• [PROBLEM TO SOLVE]
The required output consists solely of the lines from the top of the listing through the line containing "Note: power is", transcribed exactly.

• [LISTED ENTRIES]
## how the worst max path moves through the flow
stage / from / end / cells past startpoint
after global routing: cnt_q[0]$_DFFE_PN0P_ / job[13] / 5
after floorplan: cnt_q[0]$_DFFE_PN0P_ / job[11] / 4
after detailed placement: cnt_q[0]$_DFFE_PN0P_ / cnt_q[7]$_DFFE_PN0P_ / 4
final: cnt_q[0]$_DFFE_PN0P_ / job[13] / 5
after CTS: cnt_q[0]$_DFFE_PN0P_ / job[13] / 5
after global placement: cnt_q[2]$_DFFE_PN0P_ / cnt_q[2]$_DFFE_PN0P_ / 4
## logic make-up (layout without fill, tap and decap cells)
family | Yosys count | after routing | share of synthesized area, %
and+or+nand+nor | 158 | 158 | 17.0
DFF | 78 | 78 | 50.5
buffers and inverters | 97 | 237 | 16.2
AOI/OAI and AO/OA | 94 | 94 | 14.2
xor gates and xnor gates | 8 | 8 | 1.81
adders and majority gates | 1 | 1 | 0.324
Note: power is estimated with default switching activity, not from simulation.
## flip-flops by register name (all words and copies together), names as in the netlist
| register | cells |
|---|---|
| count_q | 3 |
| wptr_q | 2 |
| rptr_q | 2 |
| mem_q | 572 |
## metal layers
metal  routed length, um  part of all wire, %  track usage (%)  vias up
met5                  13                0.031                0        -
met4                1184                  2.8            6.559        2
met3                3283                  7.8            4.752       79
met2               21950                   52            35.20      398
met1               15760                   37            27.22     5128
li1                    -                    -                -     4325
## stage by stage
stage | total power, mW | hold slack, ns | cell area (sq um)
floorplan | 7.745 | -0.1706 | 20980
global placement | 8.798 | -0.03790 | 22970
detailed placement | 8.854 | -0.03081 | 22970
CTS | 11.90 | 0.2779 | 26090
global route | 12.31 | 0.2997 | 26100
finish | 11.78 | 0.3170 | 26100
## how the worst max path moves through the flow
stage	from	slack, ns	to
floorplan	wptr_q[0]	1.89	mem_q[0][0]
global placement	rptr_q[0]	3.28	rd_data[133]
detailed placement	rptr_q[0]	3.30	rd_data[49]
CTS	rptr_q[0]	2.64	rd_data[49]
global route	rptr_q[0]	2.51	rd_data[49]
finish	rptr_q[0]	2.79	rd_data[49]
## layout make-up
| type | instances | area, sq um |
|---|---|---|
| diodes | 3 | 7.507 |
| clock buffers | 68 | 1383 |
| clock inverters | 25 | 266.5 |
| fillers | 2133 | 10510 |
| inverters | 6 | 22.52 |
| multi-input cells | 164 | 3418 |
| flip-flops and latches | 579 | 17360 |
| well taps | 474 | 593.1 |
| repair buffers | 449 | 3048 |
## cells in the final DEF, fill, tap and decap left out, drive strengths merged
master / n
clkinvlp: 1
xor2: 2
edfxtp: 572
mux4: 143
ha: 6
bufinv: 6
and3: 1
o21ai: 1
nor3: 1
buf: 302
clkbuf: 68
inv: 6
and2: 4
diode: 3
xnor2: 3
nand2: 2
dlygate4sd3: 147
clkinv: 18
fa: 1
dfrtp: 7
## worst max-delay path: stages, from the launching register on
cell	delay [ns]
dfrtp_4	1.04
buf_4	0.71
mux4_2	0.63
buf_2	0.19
File: src/design/rdd_pkg.sv
// Shared types and constants for the resource deadlock detector.
package rdd_pkg;

    localparam int PC_BITS       = 5;
    localparam int RC_BITS       = 4;
    localparam int CFG_IDX_BITS  = 1;
    localparam int CFG_DATA_BITS = 5;

    localparam logic [PC_BITS-1:0] PC_RESET = 5'd16;
    localparam logic [RC_BITS-1:0] RC_RESET = 4'd8;

    localparam logic [CFG_IDX_BITS-1:0] CFG_PROCESS_COUNT  = 1'b0;
    localparam logic [CFG_IDX_BITS-1:0] CFG_RESOURCE_COUNT = 1'b1;

    typedef enum logic [1:0] {
        ACT_LOAD_HELD   = 2'd0,
        ACT_LOAD_WANTED = 2'd1,
        ACT_LOAD_FREE   = 2'd2,
        ACT_RUN         = 2'd3
    } action_t;

    typedef struct packed {
        action_t     action;
        logic [3:0]  process_index;
        logic [2:0]  resource_index;
        logic [15:0] amount;
    } rdd_in_t;

    typedef struct packed {
        logic       deadlocked;
        logic [3:0] process_id;
        logic       last;
    } rdd_out_t;

    typedef enum logic [2:0] {
        ST_IDLE,
        ST_START,
        ST_PROC,
        ST_FIT_RD,
        ST_FIT_CMP,
        ST_REL_RD,
        ST_REL_ADD,
        ST_EMIT
    } rdd_state_t;

endpackage

File: src/design/rdd_matrix.sv
// Allocation and request matrix storage with one write port and one registered read port.
module rdd_matrix #(
    parameter int DEPTH     = 128,
    parameter int AW        = 7,
    parameter int UNIT_BITS = 16
) (
    input  logic                 aclk,
    input  logic                 held_we,
    input  logic                 wanted_we,
    input  logic [AW-1:0]        wr_addr,
    input  logic [UNIT_BITS-1:0] wr_data,
    input  logic [AW-1:0]        rd_addr,
    output logic [UNIT_BITS-1:0] held_q,
    output logic [UNIT_BITS-1:0] wanted_q
);

    logic [UNIT_BITS-1:0] held_mem   [DEPTH];
    logic [UNIT_BITS-1:0] wanted_mem [DEPTH];

    always_ff @(posedge aclk) begin
        if (held_we) begin
            held_mem[wr_addr] <= wr_data;
        end
        held_q <= held_mem[rd_addr];
    end

    always_ff @(posedge aclk) begin
        if (wanted_we) begin
            wanted_mem[wr_addr] <= wr_data;
        end
        wanted_q <= wanted_mem[rd_addr];
    end

endmodule

File: src/design/resource_deadlock_detector.sv
// Top level of the resource deadlock detector: sequencer, work vector and result register.
//
//   channel   direction  handshake               payload
//   s_        in         s_valid / s_ready       rdd_in_t  (action, indexes, amount)
//   m_        out        m_valid / m_ready       rdd_out_t (deadlocked, process_id, last)
//   cfg_      in         cfg_we, no wait         cfg_index, cfg_data
//
// A load transfer leaves the block idle, so it stays ready for another transfer.
// A run transfer starts with a setup step (ST_START). Each pass then visits every
// process row (ST_PROC), compares each resource of an unfinished row (ST_FIT_RD, then
// ST_FIT_CMP), releases each resource of a row that fits (ST_REL_RD, then ST_REL_ADD),
// all through the single matrix read port; passes repeat until one marks no process
// finished. Reporting walks the rows in turn and then gives the final result.
// Reset is synchronous on aresetn low and needs no clearing pass.
// Results wait in the output register while m_ready is low; the walk then stalls at an unfinished process.
module resource_deadlock_detector #(
    parameter int MAX_PROCS = 16,
    parameter int MAX_RES   = 8,
    parameter int UNIT_BITS = 16
) (
    input  logic                                 aclk,
    input  logic                                 aresetn,
    input  logic                                 s_valid,
    output logic                                 s_ready,
    input  rdd_pkg::rdd_in_t                     s_data,
    output logic                                 m_valid,
    input  logic                                 m_ready,
    output rdd_pkg::rdd_out_t                    m_data,
    input  logic                                 cfg_we,
    input  logic [rdd_pkg::CFG_IDX_BITS-1:0]     cfg_index,
    input  logic [rdd_pkg::CFG_DATA_BITS-1:0]    cfg_data
);

    import rdd_pkg::*;

    // Work counters are four bits wider than a unit count and saturate.
    localparam int WORK_BITS = UNIT_BITS + 4;
    localparam int SUM_BITS  = WORK_BITS + 1;
    localparam int DEPTH     = MAX_PROCS * MAX_RES;
    localparam int AW        = (DEPTH > 1) ? $clog2(DEPTH) : 1;
    localparam int PW        = $clog2(MAX_PROCS + 1);
    localparam int PIW       = $clog2(MAX_PROCS);
    localparam int KW        = $clog2(MAX_RES + 1);
    localparam int RIW       = (MAX_RES > 1) ? $clog2(MAX_RES) : 1;
    localparam int PCW       = (PW > PC_BITS) ? PW : PC_BITS;
    localparam int RCW       = (KW > RC_BITS) ? KW : RC_BITS;

    rdd_state_t state_reg, state_next;

    logic [PC_BITS-1:0]   process_count_reg;
    logic [RC_BITS-1:0]   resource_count_reg;

    logic [UNIT_BITS-1:0] free_reg [MAX_RES];
    logic [WORK_BITS-1:0] work_reg [MAX_RES];
    logic [MAX_PROCS-1:0] done_reg;

    logic [PW-1:0]        proc_reg;
    logic [KW-1:0]        k_reg;
    logic [AW-1:0]        base_reg;
    logic                 progress_reg;
    logic                 pend_valid_reg;
    logic [PIW-1:0]       pend_id_reg;
    logic                 m_valid_reg;
    rdd_out_t             m_data_reg;

    logic [PW-1:0]        np;
    logic [KW-1:0]        nr;
    logic                 proc_at_end;
    logic                 k_at_end;
    logic                 done_cur;
    logic [WORK_BITS-1:0] work_cur;
    logic                 too_big;
    logic [SUM_BITS-1:0]  sum;
    logic [WORK_BITS-1:0] sum_sat;
    logic                 out_free;
    logic                 push;
    rdd_out_t             push_data;

    logic                 accept;
    logic                 row_ok;
    logic                 col_ok;
    logic                 held_we;
    logic                 wanted_we;
    logic [AW-1:0]        wr_addr;
    logic [UNIT_BITS-1:0] wr_data;
    logic [AW-1:0]        rd_addr;
    logic [UNIT_BITS-1:0] held_q;
    logic [UNIT_BITS-1:0] wanted_q;

    // Effective counts: a configured count above the array size uses the array size.
    always_comb begin
        if (PCW'(process_count_reg) > PCW'(MAX_PROCS)) begin
            np = PW'(MAX_PROCS);
        end else begin
            np = PW'(process_count_reg);
        end
        if (RCW'(resource_count_reg) > RCW'(MAX_RES)) begin
            nr = KW'(MAX_RES);
        end else begin
            nr = KW'(resource_count_reg);
        end
    end

    assign proc_at_end = (proc_reg == np);
    assign k_at_end    = (k_reg == nr);
    assign done_cur    = done_reg[proc_reg[PIW-1:0]];
    assign work_cur    = work_reg[k_reg[RIW-1:0]];

    // The one shared compare and saturating adder of the sweep.
    assign too_big = WORK_BITS'(wanted_q) > work_cur;
    assign sum     = SUM_BITS'(work_cur) + SUM_BITS'(held_q);
    assign sum_sat = sum[WORK_BITS] ? '1 : sum[WORK_BITS-1:0];

    assign out_free = !m_valid_reg || m_ready;

    // Load transfers go straight into storage; loads with an index beyond the arrays
    // are dropped.
    assign accept    = s_valid && s_ready;
    assign row_ok    = int'(s_data.process_index) < MAX_PROCS;
    assign col_ok    = int'(s_data.resource_index) < MAX_RES;
    assign held_we   = accept && (s_data.action == ACT_LOAD_HELD) && row_ok && col_ok;
    assign wanted_we = accept && (s_data.action == ACT_LOAD_WANTED) && row_ok && col_ok;
    assign wr_addr   = AW'(int'(s_data.process_index) * MAX_RES
                           + int'(s_data.resource_index));
    assign wr_data   = UNIT_BITS'(s_data.amount);
    assign rd_addr   = base_reg + AW'(k_reg);

    rdd_matrix #(
        .DEPTH     (DEPTH),
        .AW        (AW),
        .UNIT_BITS (UNIT_BITS)
    ) u_matrix (
        .aclk      (aclk),
        .held_we   (held_we),
        .wanted_we (wanted_we),
        .wr_addr   (wr_addr),
        .wr_data   (wr_data),
        .rd_addr   (rd_addr),
        .held_q    (held_q),
        .wanted_q  (wanted_q)
    );

    // Next state of the sequencer.
    always_comb begin
        state_next = state_reg;
        unique case (state_reg)
            ST_IDLE: begin
                if (s_valid && (s_data.action == ACT_RUN)) begin
                    state_next = ST_START;
                end
            end
            ST_START: begin
                state_next = ST_PROC;
            end
            ST_PROC: begin
                if (proc_at_end) begin
                    state_next = progress_reg ? ST_PROC : ST_EMIT;
                end else if (!done_cur) begin
                    state_next = ST_FIT_RD;
                end
            end
            ST_FIT_RD: begin
                state_next = k_at_end ? ST_REL_RD : ST_FIT_CMP;
            end
            ST_FIT_CMP: begin
                state_next = too_big ? ST_PROC : ST_FIT_RD;
            end
            ST_REL_RD: begin
                state_next = k_at_end ? ST_PROC : ST_REL_ADD;
            end
            ST_REL_ADD: begin
                state_next = ST_REL_RD;
            end
            ST_EMIT: begin
                if (proc_at_end && out_free) begin
                    state_next = ST_IDLE;
                end
            end
            default: begin
                state_next = ST_IDLE;
            end
        endcase
    end

    // Sequencer outputs. While reporting, one unfinished process is held back so
    // that the last flag can be set on it once the walk reaches the end.
    always_comb begin
        s_ready   = 1'b0;
        push      = 1'b0;
        push_data = '0;
        unique case (state_reg)
            ST_IDLE: begin
                s_ready = 1'b1;
            end
            ST_EMIT: begin
                if (proc_at_end) begin
                    push                 = out_free;
                    push_data.deadlocked = pend_valid_reg;
                    push_data.process_id = pend_valid_reg ? 4'(pend_id_reg) : 4'd0;
                    push_data.last       = 1'b1;
                end else if (!done_cur && pend_valid_reg) begin
                    push                 = out_free;
                    push_data.deadlocked = 1'b1;
                    push_data.process_id = 4'(pend_id_reg);
                    push_data.last       = 1'b0;
                end
            end
            default: begin
                s_ready = 1'b0;
            end
        endcase
    end

    // Control registers.
    always_ff @(posedge aclk) begin
        if (!aresetn) begin
            state_reg          <= ST_IDLE;
            process_count_reg  <= PC_RESET;
            resource_count_reg <= RC_RESET;
            progress_reg       <= 1'b0;
            pend_valid_reg     <= 1'b0;
            m_valid_reg        <= 1'b0;
        end else begin
            state_reg <= state_next;
            if (cfg_we) begin
                unique case (cfg_index)
                    CFG_PROCESS_COUNT:  process_count_reg  <= cfg_data[PC_BITS-1:0];
                    CFG_RESOURCE_COUNT: resource_count_reg <= cfg_data[RC_BITS-1:0];
                    default: begin
                    end
                endcase
            end
            if (push) begin
                m_valid_reg <= 1'b1;
            end else if (m_ready) begin
                m_valid_reg <= 1'b0;
            end
            unique case (state_reg)
                ST_START: begin
                    progress_reg   <= 1'b0;
                    pend_valid_reg <= 1'b0;
                end
                ST_PROC: begin
                    if (proc_at_end) begin
                        progress_reg <= 1'b0;
                    end
                end
                ST_REL_RD: begin
                    if (k_at_end) begin
                        progress_reg <= 1'b1;
                    end
                end
                ST_EMIT: begin
                    if (!proc_at_end && !done_cur && (!pend_valid_reg || out_free)) begin
                        pend_valid_reg <= 1'b1;
                    end
                end
                default: begin
                end
            endcase
        end
    end

    // Datapath: counters, work vector, finished marks and the available vector.
    always_ff @(posedge aclk) begin
        if (accept && (s_data.action == ACT_LOAD_FREE) && col_ok) begin
            free_reg[RIW'(s_data.resource_index)] <= wr_data;
        end
        if (push) begin
            m_data_reg <= push_data;
        end
        unique case (state_reg)
            ST_START: begin
                for (int i = 0; i < MAX_RES; i++) begin
                    work_reg[i] <= WORK_BITS'(free_reg[i]);
                end
                done_reg <= '0;
                proc_reg <= '0;
                base_reg <= '0;
            end
            ST_PROC: begin
                k_reg <= '0;
                if (proc_at_end) begin
                    proc_reg <= '0;
                    base_reg <= '0;
                end else if (done_cur) begin
                    proc_reg <= proc_reg + 1'b1;
                    base_reg <= base_reg + AW'(MAX_RES);
                end
            end
            ST_FIT_RD: begin
                if (k_at_end) begin
                    k_reg <= '0;
                end
            end
            ST_FIT_CMP: begin
                if (too_big) begin
                    proc_reg <= proc_reg + 1'b1;
                    base_reg <= base_reg + AW'(MAX_RES);
                end else begin
                    k_reg <= k_reg + 1'b1;
                end
            end
            ST_REL_RD: begin
                if (k_at_end) begin
                    done_reg[proc_reg[PIW-1:0]] <= 1'b1;
                    proc_reg <= proc_reg + 1'b1;
                    base_reg <= base_reg + AW'(MAX_RES);
                end
            end
            ST_REL_ADD: begin
                work_reg[k_reg[RIW-1:0]] <= sum_sat;
                k_reg <= k_reg + 1'b1;
            end
            ST_EMIT: begin
                if (!proc_at_end) begin
                    if (done_cur) begin
                        proc_reg <= proc_reg + 1'b1;
                    end else if (!pend_valid_reg || out_free) begin
                        pend_id_reg <= proc_reg[PIW-1:0];
                        proc_reg    <= proc_reg + 1'b1;
                    end
                end
            end
            default: begin
            end
        endcase
    end

    assign m_valid = m_valid_reg;
    assign m_data  = m_data_reg;

endmodule
File: config.mk
export PLATFORM = sky130hd
export DESIGN_NAME = resource_deadlock_detector
export DESIGN_NICKNAME = d
export VERILOG_FILES = /design/src/design/rdd_pkg.sv /design/src/design/rdd_matrix.sv /design/src/design/resource_deadlock_detector.sv
export SDC_FILE = /design/constraint.sdc
export NUM_CORES = 2
export LEC_CHECK = 0
export BUFFER_PORTS_ARGS = -buffer_cell sky130_fd_sc_hd__buf_2
export CAP_MARGIN = 5
export CORE_UTILIZATION = 55
export CTS_CLUSTER_SIZE = 30
export DETAILED_ROUTE_END_ITERATION = 10
export GPL_TIMING_DRIVEN = 0
export PLACE_DENSITY_LB_ADDON = 0.15
export SETUP_SLACK_MARGIN = 0.1
export SYNTH_ARGS = -nofsm -noshare
export SYNTH_HDL_FRONTEND = slang
export SYNTH_MEMORY_MAX_BITS = 65536
export SYNTH_SLANG_ARGS = --single-unit
File: constraint.sdc
create_clock -name aclk -period 5.6 [get_ports aclk]
set_clock_uncertainty 0.2 [all_clocks]
set_input_delay 0.84 -clock aclk [delete_from_list [all_inputs] [get_ports aclk]]
set_output_delay 0.84 -clock aclk [all_outputs]
set_load 0.05 [all_outputs]
* Word-level counts from Yosys, hierarchy flattened
Memory sizes are Yosys's and may differ from the RTL's. A register that Yosys moved wholly into a read port is not among the register bits. Index checks and enable logic that the tools add are counted.
Storage, ports and cells: flip-flop bits (word level) 57, RAM bits 4384, input bits 36, output and inout port bits 8, logic and storage cells 155, memories 4
Operators by class: $add $sub $neg 6, $lt $le $gt $ge 5, eq/ne operators 24, mux-type cells 62, bitwise gates (word level) 4, reduce and logical (&&, ||, !) cells 36
Memories:
- u_matrix.held_mem | depth 128, width 16, read ports 1, clocked after Yosys merged registers in 1, write ports 1, RTL line rdd_matrix.sv:17 | logic [UNIT_BITS-1:0] held_mem [DEPTH];
- u_matrix.wanted_mem | depth 128, width 16, read ports 1, clocked after Yosys merged registers in 1, write ports 1, RTL line rdd_matrix.sv:18 | logic [UNIT_BITS-1:0] wanted_mem [DEPTH];
- work_reg | depth 8, width 20, read ports 1, clocked after Yosys merged registers in 1, write ports 8, RTL line resource_deadlock_detector.sv:54 | logic [WORK_BITS-1:0] work_reg [MAX_RES];
- free_reg | depth 8, width 16, read ports 8, clocked after Yosys merged registers in 0, write ports 1, RTL line resource_deadlock_detector.sv:53 | logic [UNIT_BITS-1:0] free_reg [MAX_RES];
Operators with widths (number):
- 2-to-1 mux 20 bit | 2
- 2-to-1 mux 5 bit | 8
- one-hot mux 16 bit (2 select lines) | 1
- 2-to-1 mux 7 bit | 4
- one-hot mux 7 bit (4 select lines) | 1
- one-hot mux 5 bit (5 select lines) | 1
- 2-to-1 mux 1 bit | 24
- 2-to-1 mux 3 bit | 8
- one-hot mux 3 bit (8 select lines) | 1
- adder 20 x 16 -> 21 bit | 1
- greater-than comparator 16 x 20 -> 1 bit | 1
- OR reduction 20 bit | 1
- != test 2 bit (second input constant) | 9
- 2-to-1 mux 16 bit | 1
- 2-to-1 mux 4 bit | 4
- bitwise OR 16 bit | 1
- one-hot mux 4 bit (4 select lines) | 1
- == test 3 bit (second input constant) | 4
- 2-to-1 mux 6 bit | 2
- logical AND 1 bit | 10
- != test 3 bit (second input constant) | 3
- AND reduction 3 bit | 3
- AND reduction 2 bit | 4
- AND reduction 4 bit | 2
- other kinds (29) | 40

* Longest topological paths before layout
depth in word-level cells 8, mapped depth 15, mapped depth without buffers 11

* By module
From an unflattened synthesis, not the netlist that was laid out.
Second synthesis, totals: cells, all modules 7336, area, all modules 172576.8 µm²
Modules (own cells, without submodules):
- rdd_matrix | times used 1, cells an instance 6139, area an instance 156831.7 µm², sequential area each 123638.6 µm²
- resource_deadlock_detector | times used 1, cells an instance 1197, area an instance 15745.1 µm², sequential area each 10179.8 µm²

* Worst setup path before layout
No wires, ideal clock.
kind reg2reg, start register (tool-made name), end memory work_reg[7][17] in the netlist's numbering (data pin), library setup time 266 ps, arrival 4463 ps, data required time 5134 ps, slack 671 ps, cell stages (with the launch flop) 15, buffers on the path 3, clock period less this slack 4929 ps, path through dfxtp_1 -> clkbuf_1 -> buf_1 -> mux4_2 -> mux2_2 -> ha_1 -> fa_1 -> a21oi_1 -> nor2_1 -> o41a_1 -> a311oi_2 -> nor3b_2 -> buf_6 -> o21bai_2 -> nor2_1
RTL lines (RTL line):
- to (decl) | resource_deadlock_detector.sv:54

* Worst setup path after layout
start register k_reg[2], end register u_matrix.held_q[0], read port of u_matrix.held_mem
Between the ends: word-level cells in the longest chain between the ends 1
RTL lines:
- from (decl) | RTL line resource_deadlock_detector.sv:58 | logic [KW-1:0] k_reg;
- from (signal assigned) | RTL line resource_deadlock_detector.sv:301 | k_reg <= k_reg + 1'b1;
- from (signal assigned) | RTL line resource_deadlock_detector.sv:313 | k_reg <= k_reg + 1'b1;
- adder 7 x 4 -> 7 bit | RTL line resource_deadlock_detector.sv:126 | assign rd_addr = base_reg + AW'(k_reg);
- to (decl) | RTL line rdd_matrix.sv:13 | output logic [UNIT_BITS-1:0] held_q,
Every way passes these cells. A chain may end at the register's enable or synchronous reset.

• [EXPECTED ANSWER]
## how the worst max path moves through the flow
stage / from / end / cells past startpoint
after global routing: cnt_q[0]$_DFFE_PN0P_ / job[13] / 5
after floorplan: cnt_q[0]$_DFFE_PN0P_ / job[11] / 4
after detailed placement: cnt_q[0]$_DFFE_PN0P_ / cnt_q[7]$_DFFE_PN0P_ / 4
final: cnt_q[0]$_DFFE_PN0P_ / job[13] / 5
after CTS: cnt_q[0]$_DFFE_PN0P_ / job[13] / 5
after global placement: cnt_q[2]$_DFFE_PN0P_ / cnt_q[2]$_DFFE_PN0P_ / 4
## logic make-up (layout without fill, tap and decap cells)
family | Yosys count | after routing | share of synthesized area, %
and+or+nand+nor | 158 | 158 | 17.0
DFF | 78 | 78 | 50.5
buffers and inverters | 97 | 237 | 16.2
AOI/OAI and AO/OA | 94 | 94 | 14.2
xor gates and xnor gates | 8 | 8 | 1.81
adders and majority gates | 1 | 1 | 0.324
Note: power is estimated with default switching activity, not from simulation.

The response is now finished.